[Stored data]
..........

==> job 9378 <==
==> flow/design.v (excerpt) <==
module core(input wire I_clk, 
    input wire I_reset,
    input wire I_irq_active,
    input wire MEM_ready,
    input wire[15:0] MEM_data_in, 
    input wire MEM_data_ready,
    output reg O_irq_ack,
    output reg MEM_exec, 
    output reg MEM_write,
    output reg[1:0] MEM_size, 
    output reg[15:0] MEM_addr, 
    output reg[15:0] MEM_data_out);
     localparam ADD     = 4'b0000;
    localparam SUB     = 4'b0001;
    localparam OR      = 4'b0010;
    localparam AND     = 4'b0011;
    localparam XOR     = 4'b0100;
    localparam NOT     = 4'b0101;
    localparam READ    = 4'b0110;
    localparam WRITE   = 4'b0111;
    localparam LOAD    = 4'b1000;
    localparam CMP     = 4'b1001;
    localparam SHIFT   = 4'b1010;
    localparam JMP     = 4'b1011;
    localparam JMPC    = 4'b1100;
    localparam SPECIAL = 4'b1101;
    localparam STACK   = 4'b1110;
     localparam FETCH         = 10'b0000000001;
  ...
clock: 9.51 ns
lec_check: 0
abc_area: 1
cap_margin: 35
cell_pad_in_sites_detail_placement: 2
cell_pad_in_sites_global_placement: 2
core_aspect_ratio: 0.52
core_margin: 5
core_utilization: 16
cts_cluster_size: 72
gpl_routability_driven: 0
gpl_timing_driven: 0
hold_slack_margin: 0.08
min_routing_layer: met2
slew_margin: 25
run.sh (not shown) runs the stock make flow with config.mk's settings and CLKGATE_MAP_FILE=.
==> job 1850: changes against job 9378 <==
==> flow/config.mk (replaced) <==
export PLATFORM = sky130hd
export DESIGN_NAME = core
export DESIGN_NICKNAME = core
export VERILOG_FILES = /design/flow/design.v
export SDC_FILE = /design/flow/constraint.sdc
export NUM_CORES = 4
export LEC_CHECK = 0
export CAP_MARGIN = 10
export CELL_PAD_IN_SITES_DETAIL_PLACEMENT = 2
export CORE_ASPECT_RATIO = 0.58
export CORE_MARGIN = 8
export CORE_UTILIZATION = 25
export CTS_CLUSTER_DIAMETER = 158
export CTS_CLUSTER_SIZE = 93
export GPL_ROUTABILITY_DRIVEN = 0
export GPL_TIMING_DRIVEN = 0
export HOLD_SLACK_MARGIN = 0.08
export MAX_ROUTING_LAYER = met4
export MIN_ROUTING_LAYER = met2
export PLACE_DENSITY_LB_ADDON = 0.14
export SETUP_SLACK_MARGIN = 0.79
export SLEW_MARGIN = 20
==> flow/constraint.sdc (replaced) <==
create_clock -name core_clock -period 9.81 [get_ports {I_clk}]
set_input_delay 1.9620 -clock core_clock [delete_from_list [all_inputs] [get_ports {I_clk}]]
set_output_delay 1.9620 -clock core_clock [all_outputs]
set_load 0.01 [all_outputs]
==> job 8896: changes against job 9378 <==
==> flow/config.mk (replaced) <==
export PLATFORM = sky130hd
export DESIGN_NAME = core
export DESIGN_NICKNAME = core
export VERILOG_FILES = /design/flow/design.v
export SDC_FILE = /design/flow/constraint.sdc
export NUM_CORES = 4
export LEC_CHECK = 0
export CAP_MARGIN = 20
export CORE_MARGIN = 2
export CORE_UTILIZATION = 40
export SLEW_MARGIN = 20
==> flow/constraint.sdc (replaced) <==
create_clock -name core_clock -period 7.08 [get_ports {I_clk}]
set_input_delay 1.4160 -clock core_clock [delete_from_list [all_inputs] [get_ports {I_clk}]]
set_output_delay 1.4160 -clock core_clock [all_outputs]
set_load 0.01 [all_outputs]
==> job 7429: changes against job 9378 <==
==> flow/config.mk (replaced) <==
export PLATFORM = sky130hd
export DESIGN_NAME = core
export DESIGN_NICKNAME = core
export VERILOG_FILES = /design/flow/design.v
export SDC_FILE = /design/flow/constraint.sdc
export NUM_CORES = 4
export LEC_CHECK = 0
export CAP_MARGIN = 20
export CORE_MARGIN = 2
export CORE_UTILIZATION = 66
export SETUP_SLACK_MARGIN = -0.5
export SLEW_MARGIN = 20
==> flow/constraint.sdc (replaced) <==
create_clock -name core_clock -period 5.19 [get_ports {I_clk}]
set_input_delay 1.0380 -clock core_clock [delete_from_list [all_inputs] [get_ports {I_clk}]]
set_output_delay 1.0380 -clock core_clock [all_outputs]
set_load 0.01 [all_outputs]
==> comparison <==
- Count of clock-buffer cells in the layout: job 8896 is higher than job 7429 (4).
- Between job 8896 and job 7429, the lower combinational power is in job 8896 (gap about 34%, measured against job 7429).
- Against job 8896, the sequential power of job 7429 is higher by about 38%.
- In job 7429 the critical path depth is lower than in job 8896, by 3.
- Of job 7429 and job 8896, job 8896 has the higher design area (gap about 1.3%, measured against job 8896).
- Non-clock buffer count: job 7429 is higher than job 8896 (23).
- Job 7429 completed, yet does not pass: setup timing. Job 9378 did not get past global routing (GRT-0116). Job 8896 completed without violations. Job 1850 ended with an error in global routing (GRT-0116).
- Of job 7429 and job 8896, job 7429 has the higher routed wire length (gap 12%, measured against job 8896).
- In job 8896 the via count is smaller than in job 7429, by 11%.
- Of job 8896 and job 9378, job 9378 has the higher synthesized area (gap about 1.6%, measured against job 9378).
- In flip-flop count, job 7429 and job 8896 do not differ.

..........

» **YOUR OBJECTIVE**
Go through the data and return every record exactly.

» **ANSWER TO THIS EXERCISE**
==> job 9378 <==
==> flow/design.v (excerpt) <==
module core(input wire I_clk, 
    input wire I_reset,
    input wire I_irq_active,
    input wire MEM_ready,
    input wire[15:0] MEM_data_in, 
    input wire MEM_data_ready,
    output reg O_irq_ack,
    output reg MEM_exec, 
    output reg MEM_write,
    output reg[1:0] MEM_size, 
    output reg[15:0] MEM_addr, 
    output reg[15:0] MEM_data_out);
     localparam ADD     = 4'b0000;
    localparam SUB     = 4'b0001;
    localparam OR      = 4'b0010;
    localparam AND     = 4'b0011;
    localparam XOR     = 4'b0100;
    localparam NOT     = 4'b0101;
    localparam READ    = 4'b0110;
    localparam WRITE   = 4'b0111;
    localparam LOAD    = 4'b1000;
    localparam CMP     = 4'b1001;
    localparam SHIFT   = 4'b1010;
    localparam JMP     = 4'b1011;
    localparam JMPC    = 4'b1100;
    localparam SPECIAL = 4'b1101;
    localparam STACK   = 4'b1110;
     localparam FETCH         = 10'b0000000001;
  ...
clock: 9.51 ns
lec_check: 0
abc_area: 1
cap_margin: 35
cell_pad_in_sites_detail_placement: 2
cell_pad_in_sites_global_placement: 2
core_aspect_ratio: 0.52
core_margin: 5
core_utilization: 16
cts_cluster_size: 72
gpl_routability_driven: 0
gpl_timing_driven: 0
hold_slack_margin: 0.08
min_routing_layer: met2
slew_margin: 25
run.sh (not shown) runs the stock make flow with config.mk's settings and CLKGATE_MAP_FILE=.
==> job 1850: changes against job 9378 <==
==> flow/config.mk (replaced) <==
export PLATFORM = sky130hd
export DESIGN_NAME = core
export DESIGN_NICKNAME = core
export VERILOG_FILES = /design/flow/design.v
export SDC_FILE = /design/flow/constraint.sdc
export NUM_CORES = 4
export LEC_CHECK = 0
export CAP_MARGIN = 10
export CELL_PAD_IN_SITES_DETAIL_PLACEMENT = 2
export CORE_ASPECT_RATIO = 0.58
export CORE_MARGIN = 8
export CORE_UTILIZATION = 25
export CTS_CLUSTER_DIAMETER = 158
export CTS_CLUSTER_SIZE = 93
export GPL_ROUTABILITY_DRIVEN = 0
export GPL_TIMING_DRIVEN = 0
export HOLD_SLACK_MARGIN = 0.08
export MAX_ROUTING_LAYER = met4
export MIN_ROUTING_LAYER = met2
export PLACE_DENSITY_LB_ADDON = 0.14
export SETUP_SLACK_MARGIN = 0.79
export SLEW_MARGIN = 20
==> flow/constraint.sdc (replaced) <==
create_clock -name core_clock -period 9.81 [get_ports {I_clk}]
set_input_delay 1.9620 -clock core_clock [delete_from_list [all_inputs] [get_ports {I_clk}]]
set_output_delay 1.9620 -clock core_clock [all_outputs]
set_load 0.01 [all_outputs]
==> job 8896: changes against job 9378 <==
==> flow/config.mk (replaced) <==
export PLATFORM = sky130hd
export DESIGN_NAME = core
export DESIGN_NICKNAME = core
export VERILOG_FILES = /design/flow/design.v
export SDC_FILE = /design/flow/constraint.sdc
export NUM_CORES = 4
export LEC_CHECK = 0
export CAP_MARGIN = 20
export CORE_MARGIN = 2
export CORE_UTILIZATION = 40
export SLEW_MARGIN = 20
==> flow/constraint.sdc (replaced) <==
create_clock -name core_clock -period 7.08 [get_ports {I_clk}]
set_input_delay 1.4160 -clock core_clock [delete_from_list [all_inputs] [get_ports {I_clk}]]
set_output_delay 1.4160 -clock core_clock [all_outputs]
set_load 0.01 [all_outputs]
==> job 7429: changes against job 9378 <==
==> flow/config.mk (replaced) <==
export PLATFORM = sky130hd
export DESIGN_NAME = core
export DESIGN_NICKNAME = core
export VERILOG_FILES = /design/flow/design.v
export SDC_FILE = /design/flow/constraint.sdc
export NUM_CORES = 4
export LEC_CHECK = 0
export CAP_MARGIN = 20
export CORE_MARGIN = 2
export CORE_UTILIZATION = 66
export SETUP_SLACK_MARGIN = -0.5
export SLEW_MARGIN = 20
==> flow/constraint.sdc (replaced) <==
create_clock -name core_clock -period 5.19 [get_ports {I_clk}]
set_input_delay 1.0380 -clock core_clock [delete_from_list [all_inputs] [get_ports {I_clk}]]
set_output_delay 1.0380 -clock core_clock [all_outputs]
set_load 0.01 [all_outputs]
==> comparison <==
- Count of clock-buffer cells in the layout: job 8896 is higher than job 7429 (4).
- Between job 8896 and job 7429, the lower combinational power is in job 8896 (gap about 34%, measured against job 7429).
- Against job 8896, the sequential power of job 7429 is higher by about 38%.
- In job 7429 the critical path depth is lower than in job 8896, by 3.
- Of job 7429 and job 8896, job 8896 has the higher design area (gap about 1.3%, measured against job 8896).
- Non-clock buffer count: job 7429 is higher than job 8896 (23).
- Job 7429 completed, yet does not pass: setup timing. Job 9378 did not get past global routing (GRT-0116). Job 8896 completed without violations. Job 1850 ended with an error in global routing (GRT-0116).
- Of job 7429 and job 8896, job 7429 has the higher routed wire length (gap 12%, measured against job 8896).
- In job 8896 the via count is smaller than in job 7429, by 11%.
- Of job 8896 and job 9378, job 9378 has the higher synthesized area (gap about 1.6%, measured against job 9378).
- In flip-flop count, job 7429 and job 8896 do not differ.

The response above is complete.